Posted on 05/21/2018 11:36:50 AM PDT by freedumb2003
I think Yahoo or Rueters is link only. Bottom line: a contract willingly signed by an employee to eschew class-actions suits is actually a contract willingly signed by an employee to eschew class-actions suits.
(Excerpt) Read more at yahoo.com ...
>>Class actions only enrich the lawyers, one BOTH SIDES. <<
That is so the truth.
When I am sent one of those “you are a member of a class” forms I just throw them away” understanding I am forgoing the $2.00 on my next purchase of a laptop of a dime on a lime Squishee.
Class action lawsuits create people like John Edwards (the politician scam artist not the cold-reader scam artist).
Arbitration boards can be stacked in favor of a big client.
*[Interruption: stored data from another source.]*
[src/rtl/iter_adder_pkg.sv]
// Shared types and helpers for the iterative XOR/AND carry adder.
package iter_adder_pkg;

  typedef enum logic [1:0] {IDLE, RUN, DONE} state_e;

  localparam int MIN_WIDTH = 2;
  localparam int MIN_ITERS = 1;

  // Width of the iteration counter; it must be able to hold WIDTH itself.
  function automatic int iter_w(input int width);
    return $clog2(width + 1);
  endfunction

  function automatic bit params_legal(input int width, input int ipc);
    return (width >= MIN_WIDTH) && (ipc >= MIN_ITERS) && (ipc <= width);
  endfunction

endpackage

[src/rtl/iter_adder_if.sv]
// Operand/result handshake bundle for iter_adder.
interface iter_adder_if
  import iter_adder_pkg::*;
#(
  parameter int WIDTH = 8
);
  localparam int IW = iter_w(WIDTH);

  logic             in_valid;
  logic             in_ready;
  logic [WIDTH-1:0] op1;
  logic [WIDTH-1:0] op2;
  logic             sub;
  logic             out_valid;
  logic             out_ready;
  logic [WIDTH-1:0] sum;
  logic             cout;
  logic             overflow;
  logic [IW-1:0]    iters;

  modport master (
    output in_valid, op1, op2, sub, out_ready,
    input  in_ready, out_valid, sum, cout, overflow, iters
  );

  modport slave (
    input  in_valid, op1, op2, sub, out_ready,
    output in_ready, out_valid, sum, cout, overflow, iters
  );

endinterface
==> config.mk <==
export PLATFORM = sky130hd
export DESIGN_NAME = demux2_sched
export DESIGN_NICKNAME = d
export VERILOG_FILES = /design/src/rtl/demux2_sched.sv
export SDC_FILE = /design/constraint.sdc
export NUM_CORES = 1
export LEC_CHECK = 0
export ABC_AREA = 0
export BUFFER_PORTS_ARGS = -buffer_cell sky130_fd_sc_hd__buf_4
export CAP_MARGIN = 20
export CORE_ASPECT_RATIO = 1.5
export CORE_MARGIN = 2
export CORE_UTILIZATION = 49
export DETAILED_ROUTE_END_ITERATION = 12
export PLACE_DENSITY = 0.88
export RECOVER_POWER = 25
export REMOVE_ABC_BUFFERS = 1
export SETUP_SLACK_MARGIN = 0.15
export SYNTH_ARGS = -nofsm -noshare
export SYNTH_HDL_FRONTEND = slang
export SYNTH_SLANG_ARGS = --single-unit
==> constraint.sdc <==
create_clock -name clk -period 3.1 [get_ports clk]
set_clock_uncertainty 0.05 [all_clocks]
set_input_delay 0.31 -clock clk [delete_from_list [all_inputs] [get_ports clk]]
set_output_delay 0.31 -clock clk [all_outputs]
set_load 0.02 [all_outputs]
Class-Action suits, on the other hand, are almost always corrupt and a vehicle for lawyer enrichment or liberal policy promotion, or both.
How much arbitration goes against the person paying the arbitrator?
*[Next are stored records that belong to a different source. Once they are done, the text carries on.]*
<file path="config.mk">
export PLATFORM = sky130hd
export DESIGN_NAME = dmem_lsu_flat
export DESIGN_NICKNAME = d
export VERILOG_FILES = /design/src/rtl/dmem_pkg.sv /design/src/rtl/dmem_lsu_if.sv /design/src/rtl/dmem_load_align.sv /design/src/rtl/dmem_lsu.sv /design/src/flat_wrapper.sv
export SDC_FILE = /design/constraint.sdc
export NUM_CORES = 1
export LEC_CHECK = 0
export ABC_CLOCK_PERIOD_IN_PS = 1700
export BUFFER_PORTS_ARGS = -buffer_cell sky130_fd_sc_hd__buf_4
export CAP_MARGIN = 20
export CELL_PAD_IN_SITES_DETAIL_PLACEMENT = 1
export CELL_PAD_IN_SITES_GLOBAL_PLACEMENT = 2
export CORE_ASPECT_RATIO = 1.25
export CORE_MARGIN = 2
export CORE_UTILIZATION = 24
export CTS_BUF_LIST = sky130_fd_sc_hd__clkbuf_8 sky130_fd_sc_hd__clkbuf_16
export CTS_CLUSTER_DIAMETER = 200
export DETAILED_ROUTE_END_ITERATION = 8
export PLACE_DENSITY_LB_ADDON = 0.05
export SYNTH_ARGS = -nofsm -noshare
export SYNTH_HDL_FRONTEND = slang
export SYNTH_SLANG_ARGS = --single-unit
</file>
<file path="constraint.sdc">
create_clock -name clk -period 1.7 [get_ports clk]
set_input_delay 0 -clock clk [delete_from_list [all_inputs] [get_ports clk]]
set_output_delay 0 -clock clk [all_outputs]
set_load 0.03 [all_outputs]
</file>
<file path="src/rtl/dmem_pkg.sv">
// rtl/dmem_pkg.sv - shared types, funct3 codes and access-size decode for the data-memory LSU
package dmem_pkg;

    localparam int DMEM_ADDR_WIDTH = 15;

    typedef enum logic [1:0] {IDLE, ACCESS, WAIT, RESP} lsu_state_e;
    typedef enum logic [1:0] {SZ_BYTE, SZ_HALF, SZ_WORD} lsu_size_e;

    localparam logic [2:0] F3_LB  = 3'b000;
    localparam logic [2:0] F3_LH  = 3'b001;
    localparam logic [2:0] F3_LW  = 3'b010;
    localparam logic [2:0] F3_LBU = 3'b100;
    localparam logic [2:0] F3_LHU = 3'b101;
    localparam logic [2:0] F3_SB  = 3'b000;
    localparam logic [2:0] F3_SH  = 3'b001;
    localparam logic [2:0] F3_SW  = 3'b010;

    // Unknown funct3 codes fall back to a full-word access.
    function automatic lsu_size_e access_size(input logic is_store, input logic [2:0] f3);
        lsu_size_e sz;
        sz = SZ_WORD;
        if (is_store) begin
            if (f3 == F3_SB) sz = SZ_BYTE;
            else if (f3 == F3_SH) sz = SZ_HALF;
        end else begin
            if (f3 == F3_LB || f3 == F3_LBU) sz = SZ_BYTE;
            else if (f3 == F3_LH || f3 == F3_LHU) sz = SZ_HALF;
        end
        return sz;
    endfunction

endpackage

</file>
<file path="src/rtl/dmem_lsu_if.sv">
// rtl/dmem_lsu_if.sv - request/response and BRAM bus bundle between MEM stage, LSU and data BRAM
interface dmem_lsu_if;
    logic        req_valid;
    logic        req_ready;
    logic        req_is_store;
    logic [2:0]  req_funct3;
    logic [31:0] req_addr;
    logic [31:0] req_wdata;
    logic [31:0] req_pc;
    logic        resp_valid;
    logic        resp_ready;
    logic [31:0] resp_rdata;
    logic        resp_misalign;
    logic [3:0]  mem_w_enable;
    logic [31:0] mem_r_addr;
    logic [31:0] mem_w_addr;
    logic [31:0] mem_w_data;
    logic [31:0] mem_row_addr;
    logic [31:0] mem_pc;
    logic [31:0] mem_r_data;

    modport slave (
        input  req_valid, req_is_store, req_funct3, req_addr, req_wdata, req_pc,
        input  resp_ready, mem_r_data,
        output req_ready, resp_valid, resp_rdata, resp_misalign,
        output mem_w_enable, mem_r_addr, mem_w_addr, mem_w_data, mem_row_addr, mem_pc
    );

    modport master (
        output req_valid, req_is_store, req_funct3, req_addr, req_wdata, req_pc,
        output resp_ready, mem_r_data,
        input  req_ready, resp_valid, resp_rdata, resp_misalign,
        input  mem_w_enable, mem_r_addr, mem_w_addr, mem_w_data, mem_row_addr, mem_pc
    );
endinterface

</file>
<file path="src/rtl/dmem_load_align.sv">
// rtl/dmem_load_align.sv - picks the byte/half lane out of a BRAM word and sign/zero-extends it
module dmem_load_align
    import dmem_pkg::*;
(
    input  logic [31:0] word,
    input  logic [1:0]  lane,
    input  logic [2:0]  funct3,
    output logic [31:0] data
);
    logic [31:0] byte_sh;
    logic [31:0] half_sh;

    always_comb begin
        byte_sh = word >> {lane, 3'b000};
        half_sh = word >> {lane[1], 4'b0000};
        case (funct3)
            F3_LB:   data = {{24{byte_sh[7]}}, byte_sh[7:0]};
            F3_LH:   data = {{16{half_sh[15]}}, half_sh[15:0]};
            F3_LBU:  data = {24'd0, byte_sh[7:0]};
            F3_LHU:  data = {16'd0, half_sh[15:0]};
            default: data = word;
        endcase
    end
endmodule

</file>
<file path="src/rtl/dmem_lsu.sv">
// rtl/dmem_lsu.sv - single-outstanding load/store unit for the data BRAM; DMEM_LSU_MISALIGN_TRAP_EN enables misalign reporting
module dmem_lsu
    import dmem_pkg::*;
#(
    parameter int ADDR_WIDTH = DMEM_ADDR_WIDTH
) (
    input  logic        clk,
    input  logic        rst,
    dmem_lsu_if.slave   bus
);
    lsu_state_e  state_q, state_d;
    logic        req_ready_q, req_ready_d;
    logic        resp_valid_q, resp_valid_d;
    logic [31:0] resp_rdata_q, resp_rdata_d;
    logic        resp_misalign_q, resp_misalign_d;
    logic [3:0]  w_enable_q, w_enable_d;
    logic [31:0] word_addr_q, word_addr_d;
    logic [31:0] w_data_q, w_data_d;
    logic [31:0] row_addr_q, row_addr_d;
    logic [31:0] pc_q, pc_d;
    logic [2:0]  funct3_q, funct3_d;
    logic        is_store_q, is_store_d;
    logic [1:0]  lane_q, lane_d;
    logic        misalign_q, misalign_d;

    lsu_size_e   req_size;
    logic [1:0]  req_lane;
    logic [3:0]  req_enable;
    logic [31:0] req_data;
    logic        req_misalign;
    logic [31:0] load_data;

    dmem_load_align u_align (
        .word   (bus.mem_r_data),
        .lane   (lane_q),
        .funct3 (funct3_q),
        .data   (load_data)
    );

    // Lane offsets are always aligned to the access size; misaligned low bits are either dropped or trapped.
    always_comb begin
        req_size = access_size(bus.req_is_store, bus.req_funct3);
        case (req_size)
            SZ_BYTE: begin
                req_lane = bus.req_addr[1:0];
                req_data = {4{bus.req_wdata[7:0]}};
                req_enable = 4'b0001 << req_lane;
            end
            SZ_HALF: begin
                req_lane = {bus.req_addr[1], 1'b0};
                req_data = {2{bus.req_wdata[15:0]}};
                req_enable = 4'b0011 << req_lane;
            end
            default: begin
                req_lane = 2'b00;
                req_data = bus.req_wdata;
                req_enable = 4'b1111;
            end
        endcase
`ifdef DMEM_LSU_MISALIGN_TRAP_EN
        case (req_size)
            SZ_BYTE: req_misalign = 1'b0;
            SZ_HALF: req_misalign = bus.req_addr[0];
            default: req_misalign = (bus.req_addr[1:0] != 2'b00);
        endcase
`else
        req_misalign = 1'b0;
`endif
        if (!bus.req_is_store || req_misalign) req_enable = 4'b0000;
    end

    always_comb begin
        state_d         = state_q;
        req_ready_d     = req_ready_q;
        resp_valid_d    = resp_valid_q;
        resp_rdata_d    = resp_rdata_q;
        resp_misalign_d = resp_misalign_q;
        w_enable_d      = w_enable_q;
        word_addr_d     = word_addr_q;
        w_data_d        = w_data_q;
        row_addr_d      = row_addr_q;
        pc_d            = pc_q;
        funct3_d        = funct3_q;
        is_store_d      = is_store_q;
        lane_d          = lane_q;
        misalign_d      = misalign_q;
        case (state_q)
            IDLE: if (bus.req_valid) begin
                state_d     = ACCESS;
                req_ready_d = 1'b0;
                word_addr_d = {{(32-ADDR_WIDTH){1'b0}}, bus.req_addr[ADDR_WIDTH+1:2]};
                w_enable_d  = req_enable;
                w_data_d    = req_data;
                row_addr_d  = bus.req_addr;
                pc_d        = bus.req_pc;
                funct3_d    = bus.req_funct3;
                is_store_d  = bus.req_is_store;
                lane_d      = req_lane;
                misalign_d  = req_misalign;
            end
            ACCESS: begin
                w_enable_d = 4'b0000;
                state_d    = WAIT;
            end
            WAIT: begin
                resp_valid_d    = 1'b1;
                resp_misalign_d = misalign_q;
                resp_rdata_d    = (is_store_q || misalign_q) ? 32'd0 : load_data;
                state_d         = RESP;
            end
            default: if (bus.resp_ready) begin
                resp_valid_d    = 1'b0;
                resp_misalign_d = 1'b0;
                req_ready_d     = 1'b1;
                state_d         = IDLE;
            end
        endcase
    end

    always_ff @(posedge clk) begin
        if (rst) begin
            state_q         <= IDLE;
            req_ready_q     <= 1'b1;
            resp_valid_q    <= 1'b0;
            resp_rdata_q    <= 32'd0;
            resp_misalign_q <= 1'b0;
            w_enable_q      <= 4'b0000;
            word_addr_q     <= 32'd0;
            w_data_q        <= 32'd0;
            row_addr_q      <= 32'd0;
            pc_q            <= 32'd0;
            funct3_q        <= 3'd0;
            is_store_q      <= 1'b0;
            lane_q          <= 2'd0;
            misalign_q      <= 1'b0;
        end else begin
            state_q         <= state_d;
            req_ready_q     <= req_ready_d;
            resp_valid_q    <= resp_valid_d;
            resp_rdata_q    <= resp_rdata_d;
            resp_misalign_q <= resp_misalign_d;
            w_enable_q      <= w_enable_d;
            word_addr_q     <= word_addr_d;
            w_data_q        <= w_data_d;
            row_addr_q      <= row_addr_d;
            pc_q            <= pc_d;
            funct3_q        <= funct3_d;
            is_store_q      <= is_store_d;
            lane_q          <= lane_d;
            misalign_q      <= misalign_d;
        end
    end

    assign bus.req_ready     = req_ready_q;
    assign bus.resp_valid    = resp_valid_q;
    assign bus.resp_rdata    = resp_rdata_q;
    assign bus.resp_misalign = resp_misalign_q;
    assign bus.mem_w_enable  = w_enable_q;
    assign bus.mem_r_addr    = word_addr_q;
    assign bus.mem_w_addr    = word_addr_q;
    assign bus.mem_w_data    = w_data_q;
    assign bus.mem_row_addr  = row_addr_q;
    assign bus.mem_pc        = pc_q;
endmodule

</file>
<file path="src/flat_wrapper.sv">
// flat-port wrapper written by rule: the top's interface ports become plain ports
module dmem_lsu_flat import dmem_pkg::*;
#(
    parameter int ADDR_WIDTH = DMEM_ADDR_WIDTH
)
  (clk, rst, bus_req_valid, bus_req_is_store, bus_req_funct3, bus_req_addr, bus_req_wdata, bus_req_pc, bus_resp_ready, bus_mem_r_data, bus_req_ready, bus_resp_valid, bus_resp_rdata, bus_resp_misalign, bus_mem_w_enable, bus_mem_r_addr, bus_mem_w_addr, bus_mem_w_data, bus_mem_row_addr, bus_mem_pc);
  dmem_lsu_if bus_i ();
  input  logic clk;
  input  logic rst;
  input wire logic [$bits(bus_i.req_valid)-1:0] bus_req_valid;
  input wire logic [$bits(bus_i.req_is_store)-1:0] bus_req_is_store;
  input wire logic [$bits(bus_i.req_funct3)-1:0] bus_req_funct3;
  input wire logic [$bits(bus_i.req_addr)-1:0] bus_req_addr;
  input wire logic [$bits(bus_i.req_wdata)-1:0] bus_req_wdata;
  input wire logic [$bits(bus_i.req_pc)-1:0] bus_req_pc;
  input wire logic [$bits(bus_i.resp_ready)-1:0] bus_resp_ready;
  input wire logic [$bits(bus_i.mem_r_data)-1:0] bus_mem_r_data;
  output wire logic [$bits(bus_i.req_ready)-1:0] bus_req_ready;
  output wire logic [$bits(bus_i.resp_valid)-1:0] bus_resp_valid;
  output wire logic [$bits(bus_i.resp_rdata)-1:0] bus_resp_rdata;
  output wire logic [$bits(bus_i.resp_misalign)-1:0] bus_resp_misalign;
  output wire logic [$bits(bus_i.mem_w_enable)-1:0] bus_mem_w_enable;
  output wire logic [$bits(bus_i.mem_r_addr)-1:0] bus_mem_r_addr;
  output wire logic [$bits(bus_i.mem_w_addr)-1:0] bus_mem_w_addr;
  output wire logic [$bits(bus_i.mem_w_data)-1:0] bus_mem_w_data;
  output wire logic [$bits(bus_i.mem_row_addr)-1:0] bus_mem_row_addr;
  output wire logic [$bits(bus_i.mem_pc)-1:0] bus_mem_pc;
  assign bus_i.req_valid = bus_req_valid;
  assign bus_i.req_is_store = bus_req_is_store;
  assign bus_i.req_funct3 = bus_req_funct3;
  assign bus_i.req_addr = bus_req_addr;
  assign bus_i.req_wdata = bus_req_wdata;
  assign bus_i.req_pc = bus_req_pc;
  assign bus_i.resp_ready = bus_resp_ready;
  assign bus_i.mem_r_data = bus_mem_r_data;
  assign bus_req_ready = bus_i.req_ready;
  assign bus_resp_valid = bus_i.resp_valid;
  assign bus_resp_rdata = bus_i.resp_rdata;
  assign bus_resp_misalign = bus_i.resp_misalign;
  assign bus_mem_w_enable = bus_i.mem_w_enable;
  assign bus_mem_r_addr = bus_i.mem_r_addr;
  assign bus_mem_w_addr = bus_i.mem_w_addr;
  assign bus_mem_w_data = bus_i.mem_w_data;
  assign bus_mem_row_addr = bus_i.mem_row_addr;
  assign bus_mem_pc = bus_i.mem_pc;
  dmem_lsu #(.ADDR_WIDTH(ADDR_WIDTH)) u_core (.clk(clk), .rst(rst), .bus(bus_i));
endmodule
</file>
For a while it was a scandal in the brokerage business. If your stockbroker screwed you, your contract for services with the broker left you little recourse but to use a financial industry approved arbitrator, and the arbitrator reportedly tended to find for the broker, or at least to minimize the damages assessed for the customer. I don't have figures.
In the industrial situation, I don't even know who pays for the arbitrator. I doubt that it is the injured worker; he wouldn't be able to afford it. I don't know if its the company on a direct per case basis, or its government involved, or there's some common association.
"Who pays" is very important. It's part of "following the money.".
Supreme Court sides with employers in class action arbitration cases
https://www.cnn.com/2018/05/21/politics/supreme-court-nlra-arbitration-gorsuch/index.html
What that's... that's just... CRAZY talk!
;-)
My problem with this us that CEOs are typically just hired hands. They get all the benefits of employees as they are oddly covered by special gold plated employment contracts. Union employees get contracts too but much lesser.
If anyone should be at will employees the CEOS should be. They control the corporation. They are not employers.
Employees at large need parity with hired hand CEOs.
Those contracts exist, and have been held enforceable.